The principal design of gear trains and transmissions is similar to Sørnes' fourth and final clock, arguably the most complicated of its kind. Completed in 1967, clock No. 4 was made in Sørnes' spare time, with his own funding, and using his own self-made tools. The clock was exhibited at the Time Museum in Rockford, Illinois beginning in 1967. In 1999, it was transferred to Chicago Museum of Science and Industry for display, until it was sold to an anonymous bidder at auction in 2002. Its location is currently unknown.

The clock No. 4, also called "the Sørnes Clock" (Sørnesuret) is a fusion of art, craftsmanship, and electromechanical technology, engraved and with gold and silver plating. Every part of the clock was handmade in Sørnes' workshop with the sole exception of the pendulum itself; Sørnes also devised and hand-crafted the tools required to make the clock.

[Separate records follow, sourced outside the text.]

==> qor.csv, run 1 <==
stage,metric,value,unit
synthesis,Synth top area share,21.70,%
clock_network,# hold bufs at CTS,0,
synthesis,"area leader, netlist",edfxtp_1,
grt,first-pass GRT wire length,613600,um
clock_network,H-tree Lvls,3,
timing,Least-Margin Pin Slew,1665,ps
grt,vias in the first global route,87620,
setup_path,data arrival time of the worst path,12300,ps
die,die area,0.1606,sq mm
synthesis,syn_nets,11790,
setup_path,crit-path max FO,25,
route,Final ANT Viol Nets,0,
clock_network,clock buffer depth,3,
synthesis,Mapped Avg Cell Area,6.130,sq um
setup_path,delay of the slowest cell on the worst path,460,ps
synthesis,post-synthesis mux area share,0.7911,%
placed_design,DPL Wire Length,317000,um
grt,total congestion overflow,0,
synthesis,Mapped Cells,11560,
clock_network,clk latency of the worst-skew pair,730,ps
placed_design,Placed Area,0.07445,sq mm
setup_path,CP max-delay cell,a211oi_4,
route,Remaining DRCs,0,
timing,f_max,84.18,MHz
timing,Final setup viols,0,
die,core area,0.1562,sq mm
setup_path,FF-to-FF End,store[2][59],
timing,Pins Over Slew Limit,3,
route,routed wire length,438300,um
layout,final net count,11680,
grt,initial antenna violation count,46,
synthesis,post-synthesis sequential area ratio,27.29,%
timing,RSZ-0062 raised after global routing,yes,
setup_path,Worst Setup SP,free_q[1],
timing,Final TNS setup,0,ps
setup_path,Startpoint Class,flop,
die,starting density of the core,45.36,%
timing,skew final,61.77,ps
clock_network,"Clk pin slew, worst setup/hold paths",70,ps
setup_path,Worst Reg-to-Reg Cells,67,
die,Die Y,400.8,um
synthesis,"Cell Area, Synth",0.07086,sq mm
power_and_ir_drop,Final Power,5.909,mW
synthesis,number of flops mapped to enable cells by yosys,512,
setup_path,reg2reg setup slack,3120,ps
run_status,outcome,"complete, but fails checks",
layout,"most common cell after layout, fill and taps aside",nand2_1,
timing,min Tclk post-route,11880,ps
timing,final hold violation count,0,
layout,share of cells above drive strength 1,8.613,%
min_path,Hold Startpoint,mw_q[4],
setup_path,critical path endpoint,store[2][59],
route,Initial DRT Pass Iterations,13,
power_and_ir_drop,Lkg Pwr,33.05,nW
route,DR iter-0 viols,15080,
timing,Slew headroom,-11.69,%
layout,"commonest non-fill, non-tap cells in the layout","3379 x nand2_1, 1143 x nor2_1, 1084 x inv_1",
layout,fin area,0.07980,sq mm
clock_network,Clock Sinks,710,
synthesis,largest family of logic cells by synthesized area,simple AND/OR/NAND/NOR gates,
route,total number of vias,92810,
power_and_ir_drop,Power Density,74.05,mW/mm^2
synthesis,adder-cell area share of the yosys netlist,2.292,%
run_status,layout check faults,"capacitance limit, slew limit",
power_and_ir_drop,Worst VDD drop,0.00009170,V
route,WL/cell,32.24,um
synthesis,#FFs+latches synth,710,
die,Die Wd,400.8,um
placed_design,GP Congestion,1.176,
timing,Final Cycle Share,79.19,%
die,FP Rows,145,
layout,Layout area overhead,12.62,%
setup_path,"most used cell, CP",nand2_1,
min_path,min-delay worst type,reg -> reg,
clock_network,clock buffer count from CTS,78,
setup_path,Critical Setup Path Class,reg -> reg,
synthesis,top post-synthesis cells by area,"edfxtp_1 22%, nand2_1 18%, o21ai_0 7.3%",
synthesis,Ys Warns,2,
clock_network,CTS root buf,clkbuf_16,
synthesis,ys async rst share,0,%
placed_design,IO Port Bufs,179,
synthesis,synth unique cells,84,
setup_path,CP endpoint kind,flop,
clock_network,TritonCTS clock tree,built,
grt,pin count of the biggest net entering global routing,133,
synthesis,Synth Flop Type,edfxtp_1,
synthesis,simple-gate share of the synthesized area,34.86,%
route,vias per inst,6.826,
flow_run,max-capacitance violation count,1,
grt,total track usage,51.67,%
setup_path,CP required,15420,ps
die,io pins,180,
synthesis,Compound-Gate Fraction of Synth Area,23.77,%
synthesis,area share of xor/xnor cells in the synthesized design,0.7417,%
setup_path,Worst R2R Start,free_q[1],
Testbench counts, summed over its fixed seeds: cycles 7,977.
Source: an optimization exercise on an open RTL-to-GDS flow (aim: a short achievable clock period and few clock cycles). Production flows keep margins and buffers that such runs may drop.
Function was checked by simulation only, so behaviour that the tests miss may differ from the original.
No activity file was given, so power comes from the tool's default toggle rates.

==> flow/design.v (excerpt) <==
module plio_dec (
    input  wire        clk,
    input  wire        rst,
    input  wire        go,
    input  wire        strict,
    input  wire [15:0] win_start,
    input  wire [15:0] win_count,
    input  wire [15:0] src_len,
    input  wire [15:0] dst_len,
    output reg         lm_re,
    output reg  [15:0] lm_addr,
    input  wire [15:0] lm_rdata,
    output reg         pm_we,
    output reg  [15:0] pm_addr,
    output reg  [31:0] pm_wdata,
    output reg         busy,
    output reg         done,
    output reg  [15:0] result,
    output reg  [3:0]  fcode,
    output reg  [31:0] finfo
);
    localparam [3:0] F_NONE       = 4'd0;
    localparam [3:0] F_SRC_BOUNDS = 4'd2;
    localparam [3:0] F_DST_BOUNDS = 4'd3;
    localparam [3:0] F_BAD_HEADER = 4'd7;
    localparam [3:0] F_BAD_OPCODE = 4'd8;
    localparam [3:0] F_TRUNCATED  = 4'd9;
    localparam [1:0] M_ZERO = 2'd0;    
    localparam [1:0] M_HIGH = 2'd1;    
    localparam [1:0] M_PNL  = 2'd2;    
    localparam QD = 8;                 
    localparam QW = 3;                 
    reg        c_strict;
    reg [15:0] c_start;
    reg [15:0] c_count;
    reg [15:0] c_slen;
    reg [15:0] c_dlen;
    reg [15:0] c_cm1;       
    reg [7:1]  seq;
    reg [15:0] h_ver;
  ...
clock: 12.0 ns
lec_check: 0
abc_clock_period_in_ps: 2500
cap_margin: 20
core_margin: 2
core_utilization: 65
cts_cluster_diameter: 60
cts_cluster_size: 20
place_density: 0.75
slew_margin: 20
standard.sh (not shown) runs the stock make flow with config.mk's settings and CLKGATE_MAP_FILE= SYNTH_SCRIPT=/design/flow/synth_recipe.tcl, a recipe that flattens the netlist after the stock synthesis.
==> flow/flow/run.sh <==
#!/bin/bash
# The standard ORFS layout (the standard.sh) with three changes:
#  - ports are buffered with buf_4 rather than the smallest buffer (a delay
#    cell), so the port buffers do not add delay to the I/O paths;
#  - the resizer may change a cell's footprint (MATCH_CELL_FOOTPRINT 0);
#  - timing repair (after floorplan, CTS and global routing) aims for 9 ns
#    of setup slack, so that the design runs faster than the 12 ns clock.
# The SDC, clock period and I/O constraints are the design's, unchanged.
# The make output goes to standard.log; ORFS keeps each step's log in orfs/logs.
set -euo pipefail
export BUFFER_PORTS_ARGS="-buffer_cell sky130_fd_sc_hd__buf_4"
bash standard.sh SETUP_SLACK_MARGIN=9.0 MATCH_CELL_FOOTPRINT=0 finish > standard.log 2>&1
The first run went through all stages and came out clean.
Testbench counts at the start, summed over its fixed seeds: cycles 301,470.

Its astounding features include: locations of the Sun and Moon in the zodiac, Julian calendar, Gregorian calendar, sidereal time, Greenwich mean time, local time with daylight saving time and leap year, solar and lunar cycle corrections, eclipses, local sunset and sunrise, moon phases, high and low tides, sunspot cycles and a complete planetarium including Pluto's 248 year orbit and the 25,800 year period of the polar ecliptics (precession of the Earth's axis). It has a high degree of accuracy, having an error of only 7 seconds per 1000 years.

Features of Clock No. 4

- Standard time
- Greenwich Mean Time
- Sidereal time
- Gregorian Calendar
- Metonic cycle
- Solar cycle
- The Indiction
- Julian calendar
- Sunrise and sunset time
- Time when the Sun is in the south
- High tide and low tide
- Moon phases
- Terrestrial globe
- Celestial globe
- Sun spot period
- Solar and lunar eclipse indication
- Complete planetarium with precise orbits (Orrery)
- 25 800 year precession of the equinoxes
- 25,800 year period of the polar ecliptics

== Personal life ==

Rasmus Sørnes married his longtime fiancée Gunhild Serina Kvaeven in 1922, and they had six children. One of his sons is Tor Sørnes, inventor of the keycard lock. He is the grandfather of author Torgrim Sørnes. Sørnes died in 1967, in Jeløy.